Each remittance must carry:

  • Appropriate RBI purpose code

Examples may include:

  • Technical services
  • Professional consultancy
  • Software license fees
  • Royalty payments
Incorrect purpose code creates reporting mismatch.
Wrong purpose code may trigger regulatory red flags.

6. Tax & FEMA Interface

While FEMA governs remittance:

  • Income-tax Act governs TDS
  • GST governs RCM

Banks often require:

  • CA certificate (Form 15CB, where applicable)
  • Form 15CA acknowledgement
Tax compliance confirmation is part of remittance process.

7. Advance Payments for Services

If advance is paid:

  • Service must be rendered within reasonable time
Long-outstanding advance without service may attract scrutiny.
Proper agreement documentation is essential.

8. Recurring Software & SaaS Payments

Payments for:

  • Cloud services
  • SaaS subscriptions
  • Software licenses
Are common in IT companies.

Each outward remittance must:

  • Follow banking documentation norms
  • Use correct purpose code
Even small recurring payments are regulated.

9. Royalty & Technical Fee Payments

Royalty payments require:

  • Review of agreement
  • Sectoral compliance (if applicable)
  • Proper tax deduction
Incorrect classification as simple service fee may create exposure.

10. Set-Off & Cross-Border Netting

If company:

  • Exports services to same foreign party
  • Also imports services

Cross-border netting must comply with:

  • FEMA set-off rules
Informal adjustment without documentation is non-compliant.

11. Common Compliance Errors

Frequent mistakes include:

  • Incorrect purpose code
  • Not submitting required tax documents
  • Informal netting of cross-border balances
  • Paying through non-authorised channel
  • Ignoring advance adjustment tracking
These often surface during bank audit.

12. Consequences of Non-Compliance

Non-compliance may lead to:

  • Remittance rejection
  • Banking scrutiny
  • Compounding proceedings
  • Penalties
  • Increased scrutiny on future outward remittances
Treasury credibility is affected.

13. Practical Compliance Framework

Businesses should:

    Maintain service agreement documentation.
    Verify tax implications before remittance.
    Confirm correct purpose code.
    Maintain outward remittance tracker.
    Reconcile imports with bank records monthly.
Cross-border payment governance must be structured.
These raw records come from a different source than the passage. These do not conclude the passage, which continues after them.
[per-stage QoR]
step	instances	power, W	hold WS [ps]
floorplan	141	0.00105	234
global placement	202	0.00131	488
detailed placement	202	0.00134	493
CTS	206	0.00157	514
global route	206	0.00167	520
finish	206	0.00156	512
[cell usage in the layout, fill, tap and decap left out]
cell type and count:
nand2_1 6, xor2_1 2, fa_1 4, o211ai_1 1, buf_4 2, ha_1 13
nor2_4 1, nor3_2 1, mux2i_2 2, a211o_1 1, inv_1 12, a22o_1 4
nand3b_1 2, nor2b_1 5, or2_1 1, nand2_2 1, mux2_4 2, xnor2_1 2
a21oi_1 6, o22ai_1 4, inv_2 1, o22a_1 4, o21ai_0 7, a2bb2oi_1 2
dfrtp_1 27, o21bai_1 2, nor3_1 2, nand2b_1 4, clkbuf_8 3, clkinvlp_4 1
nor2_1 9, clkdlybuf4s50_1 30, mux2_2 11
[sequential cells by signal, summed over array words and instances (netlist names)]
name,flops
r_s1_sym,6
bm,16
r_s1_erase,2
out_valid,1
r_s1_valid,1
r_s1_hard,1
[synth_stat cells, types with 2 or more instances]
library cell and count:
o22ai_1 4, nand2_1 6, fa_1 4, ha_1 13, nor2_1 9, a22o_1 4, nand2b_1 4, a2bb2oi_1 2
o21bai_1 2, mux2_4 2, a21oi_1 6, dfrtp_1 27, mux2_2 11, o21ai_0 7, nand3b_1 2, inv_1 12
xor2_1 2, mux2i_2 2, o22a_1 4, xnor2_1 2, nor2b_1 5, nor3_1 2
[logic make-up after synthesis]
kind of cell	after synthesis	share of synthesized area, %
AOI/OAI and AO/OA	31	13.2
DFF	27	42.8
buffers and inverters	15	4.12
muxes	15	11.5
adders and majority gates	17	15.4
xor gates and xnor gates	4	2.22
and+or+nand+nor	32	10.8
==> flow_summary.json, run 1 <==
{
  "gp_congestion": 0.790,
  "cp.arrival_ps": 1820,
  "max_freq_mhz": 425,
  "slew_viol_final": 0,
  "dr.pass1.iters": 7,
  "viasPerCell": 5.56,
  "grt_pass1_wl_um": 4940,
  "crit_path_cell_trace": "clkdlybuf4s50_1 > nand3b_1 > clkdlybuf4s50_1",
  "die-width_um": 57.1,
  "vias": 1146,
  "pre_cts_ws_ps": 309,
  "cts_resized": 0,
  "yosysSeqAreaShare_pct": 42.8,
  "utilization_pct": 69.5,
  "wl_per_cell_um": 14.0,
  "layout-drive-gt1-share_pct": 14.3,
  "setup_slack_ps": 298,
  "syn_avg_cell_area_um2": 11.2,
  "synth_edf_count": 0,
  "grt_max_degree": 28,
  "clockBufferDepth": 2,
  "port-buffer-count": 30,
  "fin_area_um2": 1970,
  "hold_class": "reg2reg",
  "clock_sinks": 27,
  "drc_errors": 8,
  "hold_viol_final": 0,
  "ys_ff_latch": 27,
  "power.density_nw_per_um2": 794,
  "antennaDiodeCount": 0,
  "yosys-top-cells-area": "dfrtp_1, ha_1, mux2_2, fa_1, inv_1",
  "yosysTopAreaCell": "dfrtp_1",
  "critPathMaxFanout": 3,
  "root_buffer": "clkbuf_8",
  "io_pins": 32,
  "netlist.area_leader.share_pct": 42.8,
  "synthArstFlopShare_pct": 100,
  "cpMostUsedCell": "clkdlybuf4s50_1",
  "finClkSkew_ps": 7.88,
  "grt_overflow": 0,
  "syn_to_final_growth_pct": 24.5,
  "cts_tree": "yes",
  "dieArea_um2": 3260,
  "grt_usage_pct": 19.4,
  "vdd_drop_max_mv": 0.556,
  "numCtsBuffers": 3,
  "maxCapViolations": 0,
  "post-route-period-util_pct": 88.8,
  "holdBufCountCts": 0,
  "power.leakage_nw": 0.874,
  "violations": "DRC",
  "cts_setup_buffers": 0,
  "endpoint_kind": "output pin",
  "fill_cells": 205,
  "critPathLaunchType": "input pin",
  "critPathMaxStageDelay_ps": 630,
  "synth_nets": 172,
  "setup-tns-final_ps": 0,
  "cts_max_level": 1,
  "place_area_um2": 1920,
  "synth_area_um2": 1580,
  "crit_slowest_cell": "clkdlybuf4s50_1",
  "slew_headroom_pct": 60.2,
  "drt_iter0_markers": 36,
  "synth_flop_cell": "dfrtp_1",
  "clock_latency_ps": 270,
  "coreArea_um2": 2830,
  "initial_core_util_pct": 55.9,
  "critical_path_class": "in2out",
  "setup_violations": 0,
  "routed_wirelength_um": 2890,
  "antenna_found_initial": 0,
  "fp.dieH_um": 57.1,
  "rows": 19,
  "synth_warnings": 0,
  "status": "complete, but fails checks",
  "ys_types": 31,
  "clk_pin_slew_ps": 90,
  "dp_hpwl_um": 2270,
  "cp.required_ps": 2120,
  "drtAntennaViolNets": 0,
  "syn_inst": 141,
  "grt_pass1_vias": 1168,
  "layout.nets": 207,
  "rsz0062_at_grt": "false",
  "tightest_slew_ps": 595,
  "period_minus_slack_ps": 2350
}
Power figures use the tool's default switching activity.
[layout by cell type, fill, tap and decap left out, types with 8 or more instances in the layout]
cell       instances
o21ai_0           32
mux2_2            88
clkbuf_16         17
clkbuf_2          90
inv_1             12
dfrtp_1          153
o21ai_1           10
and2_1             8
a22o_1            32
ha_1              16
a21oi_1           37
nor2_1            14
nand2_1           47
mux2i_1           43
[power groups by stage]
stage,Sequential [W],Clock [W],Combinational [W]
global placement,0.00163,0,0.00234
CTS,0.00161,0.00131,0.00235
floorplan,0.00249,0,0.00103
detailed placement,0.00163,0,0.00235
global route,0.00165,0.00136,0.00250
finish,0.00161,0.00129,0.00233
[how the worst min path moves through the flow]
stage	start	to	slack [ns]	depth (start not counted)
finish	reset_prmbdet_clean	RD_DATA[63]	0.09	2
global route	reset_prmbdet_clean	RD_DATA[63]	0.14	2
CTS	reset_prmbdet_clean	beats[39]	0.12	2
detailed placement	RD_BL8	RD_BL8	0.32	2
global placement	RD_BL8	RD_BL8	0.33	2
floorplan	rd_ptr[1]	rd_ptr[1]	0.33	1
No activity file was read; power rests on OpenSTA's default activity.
<file path="config.mk">
export PLATFORM = sky130hd
export DESIGN_NAME = mem_arbiter
export DESIGN_NICKNAME = d
export VERILOG_FILES = /design/src/rtl/mem_arbiter_pkg.sv /design/src/rtl/mem_arbiter_rr_arb2.sv /design/src/rtl/mem_arbiter.sv
export SDC_FILE = /design/constraint.sdc
export NUM_CORES = 1
export LEC_CHECK = 0
export CORE_UTILIZATION = 36
export CTS_CLUSTER_DIAMETER = 30
export DETAILED_ROUTE_END_ITERATION = 10
export PLACE_DENSITY = 0.79
export SYNTH_ARGS = -nofsm -noshare
export SYNTH_HDL_FRONTEND = slang
export SYNTH_SLANG_ARGS = --single-unit
</file>
<file path="constraint.sdc">
create_clock -name clk -period 1.7 [get_ports clk]
set_clock_uncertainty 0.2 [all_clocks]
set_input_delay 0.425 -clock clk [delete_from_list [all_inputs] [get_ports clk]]
set_output_delay 0.425 -clock clk [all_outputs]
set_load 0.02 [all_outputs]
</file>
<file path="src/rtl/mem_arbiter_pkg.sv">
// Shared state and owner codes for the unified-memory arbiter.
package mem_arbiter_pkg;
   typedef enum logic [1:0] {
      ARB_IDLE  = 2'd0,
      ARB_ISSUE = 2'd1,
      ARB_WAIT  = 2'd2,
      ARB_DONE  = 2'd3
   } arb_state_t;

   localparam logic OWN_CPU = 1'b0;
   localparam logic OWN_DMA = 1'b1;

   // Wide enough for MEM_LAT up to 4.
   localparam int LAT_W = 3;
endpackage

</file>
<file path="src/rtl/mem_arbiter_rr_arb2.sv">
// Two-input grant: round-robin on ties (or CPU-first when FIXED_PRIO), with last-owner register.
module rr_arb2
   import mem_arbiter_pkg::*;
#(
   parameter bit FIXED_PRIO = 1'b0
) (
   input  logic clk,
   input  logic rst,
   input  logic i_req_cpu,
   input  logic i_req_dma,
   input  logic i_en,
   output logic o_gnt_valid,
   output logic o_gnt_dma,
   output logic o_last_dma
);
   logic r_last;
   logic w_gnt;
   logic w_valid;

   always_comb begin
      w_valid = i_en & (i_req_cpu | i_req_dma);
      if (i_req_cpu & i_req_dma)
         w_gnt = FIXED_PRIO ? OWN_CPU : ~r_last;
      else
         w_gnt = i_req_dma;
   end

   // Reset to DMA so the CPU wins the first tie.
   always_ff @(posedge clk) begin
      if (rst)
         r_last <= OWN_DMA;
      else if (w_valid)
         r_last <= w_gnt;
   end

   assign o_gnt_valid = w_valid;
   assign o_gnt_dma   = w_gnt;
   assign o_last_dma  = r_last;
endmodule

</file>
<file path="src/rtl/mem_arbiter.sv">
// Shares the single memory port between CPU and DMA; one fixed-latency access at a time.
module mem_arbiter
   import mem_arbiter_pkg::*;
#(
   parameter int AW         = 32,
   parameter int DW         = 32,
   parameter int MEM_LAT    = 1,
   parameter bit FIXED_PRIO = 1'b0
) (
   input  logic          clk,
   input  logic          rst,
   input  logic          cpu_req,
   input  logic          cpu_we,
   input  logic [AW-1:0] cpu_addr,
   input  logic [DW-1:0] cpu_wdata,
   output logic [DW-1:0] cpu_rdata,
   output logic          cpu_ack,
   output logic          cpu_stall,
   input  logic          dma_req,
   input  logic          dma_we,
   input  logic [AW-1:0] dma_addr,
   input  logic [DW-1:0] dma_wdata,
   output logic [DW-1:0] dma_rdata,
   output logic          dma_ack,
   output logic          mem_en,
   output logic          mem_we,
   output logic [AW-1:0] mem_addr,
   output logic [DW-1:0] mem_wdata,
   input  logic [DW-1:0] mem_rdata,
   output logic          owner,
   output logic [1:0]    state
);
   arb_state_t       r_state;
   logic [LAT_W-1:0] r_cnt;
   logic             r_mem_en;
   logic             r_mem_we;
   logic [AW-1:0]    r_mem_addr;
   logic [DW-1:0]    r_mem_wdata;
   logic             r_cpu_ack;
   logic             r_dma_ack;
   logic [DW-1:0]    r_cpu_rdata;
   logic [DW-1:0]    r_dma_rdata;
   logic             w_gnt_valid;
   logic             w_gnt_dma;
   logic             w_owner;

   rr_arb2 #(.FIXED_PRIO(FIXED_PRIO)) u_arb (
      .clk         (clk),
      .rst         (rst),
      .i_req_cpu   (cpu_req),
      .i_req_dma   (dma_req),
      .i_en        (r_state == ARB_IDLE),
      .o_gnt_valid (w_gnt_valid),
      .o_gnt_dma   (w_gnt_dma),
      .o_last_dma  (w_owner)
   );

   always_ff @(posedge clk) begin
      if (rst) begin
         r_state     <= ARB_IDLE;
         r_cnt       <= '0;
         r_mem_en    <= 1'b0;
         r_mem_we    <= 1'b0;
         r_mem_addr  <= '0;
         r_mem_wdata <= '0;
         r_cpu_ack   <= 1'b0;
         r_dma_ack   <= 1'b0;
         r_cpu_rdata <= '0;
         r_dma_rdata <= '0;
      end else begin
         r_mem_en  <= 1'b0;
         r_cpu_ack <= 1'b0;
         r_dma_ack <= 1'b0;
         case (r_state)
            ARB_IDLE: begin
               if (w_gnt_valid) begin
                  r_mem_we    <= w_gnt_dma ? dma_we    : cpu_we;
                  r_mem_addr  <= w_gnt_dma ? dma_addr  : cpu_addr;
                  r_mem_wdata <= w_gnt_dma ? dma_wdata : cpu_wdata;
                  r_mem_en    <= 1'b1;
                  r_state     <= ARB_ISSUE;
               end
            end
            ARB_ISSUE: begin
               r_cnt   <= LAT_W'(MEM_LAT);
               r_state <= ARB_WAIT;
            end
            ARB_WAIT: begin
               r_cnt <= r_cnt - LAT_W'(1);
               // Last WAIT cycle is exactly MEM_LAT cycles after mem_en: read data is valid now.
               if (r_cnt == LAT_W'(1)) begin
                  r_state <= ARB_DONE;
                  if (w_owner == OWN_DMA) begin
                     r_dma_rdata <= mem_rdata;
                     r_dma_ack   <= 1'b1;
                  end else begin
                     r_cpu_rdata <= mem_rdata;
                     r_cpu_ack   <= 1'b1;
                  end
               end
            end
            ARB_DONE: r_state <= ARB_IDLE;
            default:  r_state <= ARB_IDLE;
         endcase
      end
   end

   assign mem_en    = r_mem_en;
   assign mem_we    = r_mem_en & r_mem_we;
   assign mem_addr  = r_mem_addr;
   assign mem_wdata = r_mem_wdata;
   assign cpu_ack   = r_cpu_ack;
   assign dma_ack   = r_dma_ack;
   assign cpu_rdata = r_cpu_rdata;
   assign dma_rdata = r_dma_rdata;
   assign cpu_stall = cpu_req & ~r_cpu_ack;
   assign owner     = w_owner;
   assign state     = r_state;
endmodule
</file>
# ---- Word-level counts from Yosys, hierarchy flattened
# Cells that the tools add are included.
dict set report op_classes {
  n_addsub 1
  mul 0
  div_mod_pow 0
  magnitude_cmp 0
  eq_ne 6
  shifts 0
  muxes 11
  bitwise 10
  n_reduce_logical 8
}
# operator n
set ops {}
lappend ops {{$mux 32} 2}
lappend ops {{$pmux 2 s4} 1}
lappend ops {{$pmux 3 s2} 1}
lappend ops {{$reduce_and 3->1} 2}
lappend ops {{$mux 1} 5}
lappend ops {{$not 1->1} 5}
lappend ops {{$and 1x1->1} 4}
lappend ops {{$eq 2x2->1 const B} 2}
lappend ops {{$mux 2} 2}
lappend ops {{$ne 2x2->1 const B} 2}
lappend ops {{$reduce_and 2->1} 2}
lappend ops {{$eq 3x1->1 const B} 1}
lappend ops {{$reduce_or 3->1} 1}
lappend ops {{$sub 3x1->3 const B} 1}
lappend ops {{$eq 2x1->1 const B} 1}
lappend ops {{$logic_not 2->1} 1}
lappend ops {{$reduce_bool 2->1} 1}
lappend ops {{$reduce_or 2->1} 1}
lappend ops {{$or 1x1->1} 1}
dict set report totals {
  register_bits 138
  latch_bits 0
  ram_bits 0
  mem_bits_ro 0
  input_bits 166
  output_inout_bits 136
  elab_cells 47
  memories 0
}

# ---- Longest topological paths before layout
dict set report depth {
  depth_word 4
  ltp_mapped 8
  ltp_nobuf 5
}

# ---- Cells and area by module
# Synthesis repeated with hierarchy kept, for this count alone.
dict set report unflattened {
  cells_unflattened 620
  area_unflattened_um2 5860.6
}
# module n_inst cells_per_inst area_each_um2 seq_area_each_um2
set by_module_without_submodules {}
lappend by_module_without_submodules {mem_arbiter 1 614 5803.1 2742.6}
lappend by_module_without_submodules {rr_arb2 1 6 57.6 20.0}

# ---- Worst setup path before layout
# OpenSTA, ideal clock, no wires.
dict set report synth_timing {
  path_kind {reg2reg}
  start {reg r_state[0], in the netlist state[0]}
  end {reg r_cpu_rdata[25], in the netlist cpu_rdata[25]}
  setup_ns 0.071
  arrival_ns 1.553
  required_ns 1.429
  slack_ns -0.124
  path_stages_with_launch 9
  path_buffers 3
  period_less_slack_ns 1.824
  cell_sequence {dfxtp_1 inv_1 ha_1 buf_2 nand4bb_1 buf_2 clkbuf_1 nand2_1 a21oi_1}
}
dict set report synth_via {
  elab_chain_cells 2
}
# element line
set synth_rtl {}
lappend synth_rtl {{from (decl)} mem_arbiter.sv:33} ;# arb_state_t r_state;
lappend synth_rtl {{from (signal assigned)} mem_arbiter.sv:60} ;# r_state <= ARB_IDLE;
lappend synth_rtl {{from (signal assigned)} mem_arbiter.sv:81} ;# r_state <= ARB_ISSUE;
lappend synth_rtl {{from (signal assigned)} mem_arbiter.sv:86} ;# r_state <= ARB_WAIT;
lappend synth_rtl {{$eq 2x2->1} mem_arbiter.sv:74} ;# case (r_state)
lappend synth_rtl {{$reduce_and 3->1 (no source line)} --}
lappend synth_rtl {{to (signal assigned)} mem_arbiter.sv:97} ;# r_cpu_rdata <= mem_rdata;
lappend synth_rtl {{to (decl)} mem_arbiter.sv:41} ;# logic [DW-1:0] r_cpu_rdata;
# Every way passes these cells.
# A chain may end at the register's enable or synchronous reset.

# ---- Worst setup path after layout
dict set report layout_timing {
  start {reg r_dma_rdata[2], in the netlist dma_rdata[2]}
  end {out dma_rdata[2]}
}
# element line
set layout_lines {}
lappend layout_lines {{from (decl)} mem_arbiter.sv:42} ;# logic [DW-1:0] r_dma_rdata;
lappend layout_lines {{from (signal assigned)} mem_arbiter.sv:94} ;# r_dma_rdata <= mem_rdata;
lappend layout_lines {{to (decl)} mem_arbiter.sv:23} ;# output logic [DW-1:0] dma_rdata,
# No word-level cell between the ends.

==> results.md <==
* PD cells at about 1400 nW/um2
* Status: completed
* Routed vias/inst at 4.86
* Worst skew pair latency at between 400 and 500 ps
* Final setup vio count at 0
* CTS Buf Count at 17
* Final Cell Area at 10100 um2
* Max Slew Vio Count at 0
* Slowest cell on the critical path: dfxtp_1
* Netlist Area Pre-Place at about 6000 um2
* Die height at 131 um
* Reg clk slew, reported paths at ~60 ps
* Max Clk Rate at about 0.6 GHz
* Syn_nets at ~860
* Crit Reg-Reg Startpoint: r_cnt[1]
* Synth cell types at 32
* Initial DRC Count at roughly 170
* GRT overflow at 0
* Vias at approximately 6000
* Initial core utilization at around 37%
* Worst-Margin Slew at roughly 290 ps
* Worst setup endpoint: dma_rdata[2]
* Syn Area/Cell at ~8.6 um2
* Port Buffers at between 300 and 400
* Critical path origin: dma_rdata[2]
* CTS tree: built
* Synth-to-Final Area Change at 69.3%
* Root Driver: clkbuf_16
* Seq cells post-synth at approximately 140
* Slack of the critical path at approximately 33 ps
* Placed cell areas at 9380 um2
* Placeable Area at between 15000 and 20000 um2
* Ratio of cells with drive above 1 in the final layout at between 30% and 40%
* Post-synthesis sequential area ratio at 46.2%
* Warnings from Yosys at 0
* Global-route usage over all layers at between 20% and 30%
* Die X at roughly 130 um
* CP top delay family: flip-flops
* Max-cap viol count at 0
* First drt pass iteration count at 4
* Detailed placement HPWL at around 13000 um
* Initial antenna violation count at 0
* Placer Congestion at around 0.77
* Final ANT Viol Nets at 0
* Crit Reg-Reg Endpoint: cpu_rdata[26]
* # DRC at 0
* FF-to-FF path depth at 7
* Setup_tns at 0 ps
* Cell chain of the critical path: clkdlybuf4s15_1
* Layout Cells excl Fill at about 1200
* Required @ worst endpoint at ~1100 ps
* Crit path DAT at ~1000 ps
* Maximum clock insertion buffer count at 2
* Leakage power at about 3.8 nW
* Crit-path max cell delay at around 320 ps
* Post-layout nets at roughly 1200
* Hold-fix buffers at CTS at 0
* Slew margin rel. at 80.6%
* Min cycle time layout at 1670 ps
* Antenna Cells at 0
* Largest net degree at the start of global routing at 57
* Mapped Cells at a little under 700
* Worst path bufs/invs at 1
* Reg2reg setup slack at ~60 ps
* CTS Sinks at 138
* H-tree depth at 4
* Kind of critical path: register to primary output
* Fill cell count at roughly 1300
* Instance count on the critical path at 1
* CP Capture Type: primary output
* DP Cell Count at around 1200
* Final period util at a little over nine tenths
* Worst hold path class: input port to register
* Wire per inst at roughly 16 um
* Vias in the first global route at roughly 5800
* Full die area at about 17000 um2
* Multi-input gate area at roughly 3000 um2
* Worst Setup Start Kind: register
* Reg area at approximately 2800 um2
* First-pass GRT wire length at between 30000 and 40000 um
* Row count at 46
* I/O pins at between 300 and 400
* Routed wire length at just over 20000 um
* Unrepaired setup endpoints after global routing: yes
* Peak VDD IR at around 0.0007 V
* Place WS at -549 ps
* Max FO, Critical Path at 2
* Final Hold Fails at 0
## kinds of logic after synthesis
| kind of cell | after synthesis | share of synthesized area, % |
|---|---|---|
| buffers and inverters | 65 | 6.68 |
| and+or+nand+nor | 279 | 18.4 |
| DFF | 138 | 46.2 |
| muxes | 1 | 0.167 |
| AOI/OAI and AO/OA | 206 | 27.7 |
| adders and majority gates | 4 | 0.837 |
## worst min-delay path by stage
stage	startpoint	endpoint	slack, ps	cells after the start
global placement	dma_rdata[12]	dma_rdata[12]	240	2
floorplan	r_cnt[1]	r_cnt[1]	240	2
detailed placement	cpu_rdata[29]	cpu_rdata[29]	250	2
global route	rst	cpu_rdata[11]	180	2
CTS	rst	r_cnt[0]	150	2
finish	rst	cpu_rdata[11]	170	2
## layout by cell type, fill, tap and decap left out, types with 4 or more instances in the layout
cell,Yosys,final
nand2_1,194,184
clkdlybuf4s50_1,0,162
dfxtp_1,138,134
clkdlybuf4s15_2,0,73
nor2_1,71,71
a21oi_2,50,66
a21oi_1,82,66
a211oi_2,50,52
clkbuf_2,0,41
clkbuf_16,0,18
buf_4,10,18
buf_12,5,18
buf_2,23,16
a211oi_1,16,14
inv_6,0,7
nand2_2,0,6
buf_16,0,6
nand2_4,0,4
clkdlybuf4s15_1,0,4
dfxtp_2,0,4
## routing by layer
layer	routed length, um	track usage (%)	share of wire [%]	vias to the layer above
met2	9890	40.2	49	196
met4	323	6.90	1.6	0
met1	8220	25.5	41	2791
met5	0	0	0	-
met3	1690	8.14	8.4	22
li1	-	-	-	2940
## report_power, final
group	internal, mW	leakage [nW]	switching [mW]
Sequential	3.89	1.13	0.361
Combinational	2.80	2.43	3.43
Clock	1.93	0.268	1.59
## layout make-up
| type | instances | area share (%) |
|---|---|---|
| clock buffer | 17 | 4.20 |
| clock inverter | 15 | 1.30 |
| inverter | 5 | 0.185 |
| multi-input combinational | 490 | 29.6 |
| sequential | 138 | 27.3 |
| tap | 216 | 2.67 |
| timing repair buffer | 344 | 34.7 |
## state kept, by name, indices dropped and copies added (netlist names)
name and count:
cpu_rdata 32, dma_rdata 32, mem_addr 32, mem_wdata 32, r_cnt 3, state 2, cpu_ack 1, dma_ack 1
mem_en 1, r_mem_we 1, u_arb.o_last_dma 1
## Yosys cell counts, drive strengths merged
cell       n  area (um2)
inv        5        18.8
o21a       1        7.51
o21ai      3        18.8
a21bo      1        10.0
a21boi     1        11.3
nand2    194         728
clkbuf    21        78.8
a211oi    66         746
a22o       1        8.76
nand4bb    1        11.3
mux2i      1        10.0
nand3      1        5.00
nand4b     2        17.5
buf       39         302
nand3b     1        7.51
a21oi    132         848
nand2b     3        18.8
and2       1        6.26
a31oi      1        6.26
nor2      71         267
nor4bb     1        10.0
ha         4        50.1
nor2b      2        12.5
or2        1        6.26
and4b      1        10.0
dfxtp    138        2760
## per-stage QoR
step           hold slack (ps)  util [%]  power [mW]
6_report                   165      63.0        14.0
5_1_grt                    183      63.0        14.8
4_1_cts                    149      63.8        14.2
3_5_place_dp               245      58.4        10.5
3_3_place_gp               240      58.4        10.4
2_1_floorplan              239         -        7.93
## repair_timing
action	4_1_cts	5_1_grt
endpoints found under the setup margin	141	166
gates cloned	5	1
setup buffers	4	1
pin swaps	4	12
gates resized for setup	377	105
No activity file was read; power rests on OpenSTA's default activity.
14. Practical Guidance for Professionals

Professionals must:

  • Review service contract nature carefully.
  • Align FEMA classification with tax treatment.
  • Assist in CA certification where required.
  • Reconcile outward remittance with accounting records.
  • Conduct periodic FEMA current account review.
Cross-border advisory must integrate FEMA and tax compliance.

15. CABTA Insight

“Every outward remittance is a regulated foreign exchange event — not merely an expense payment.”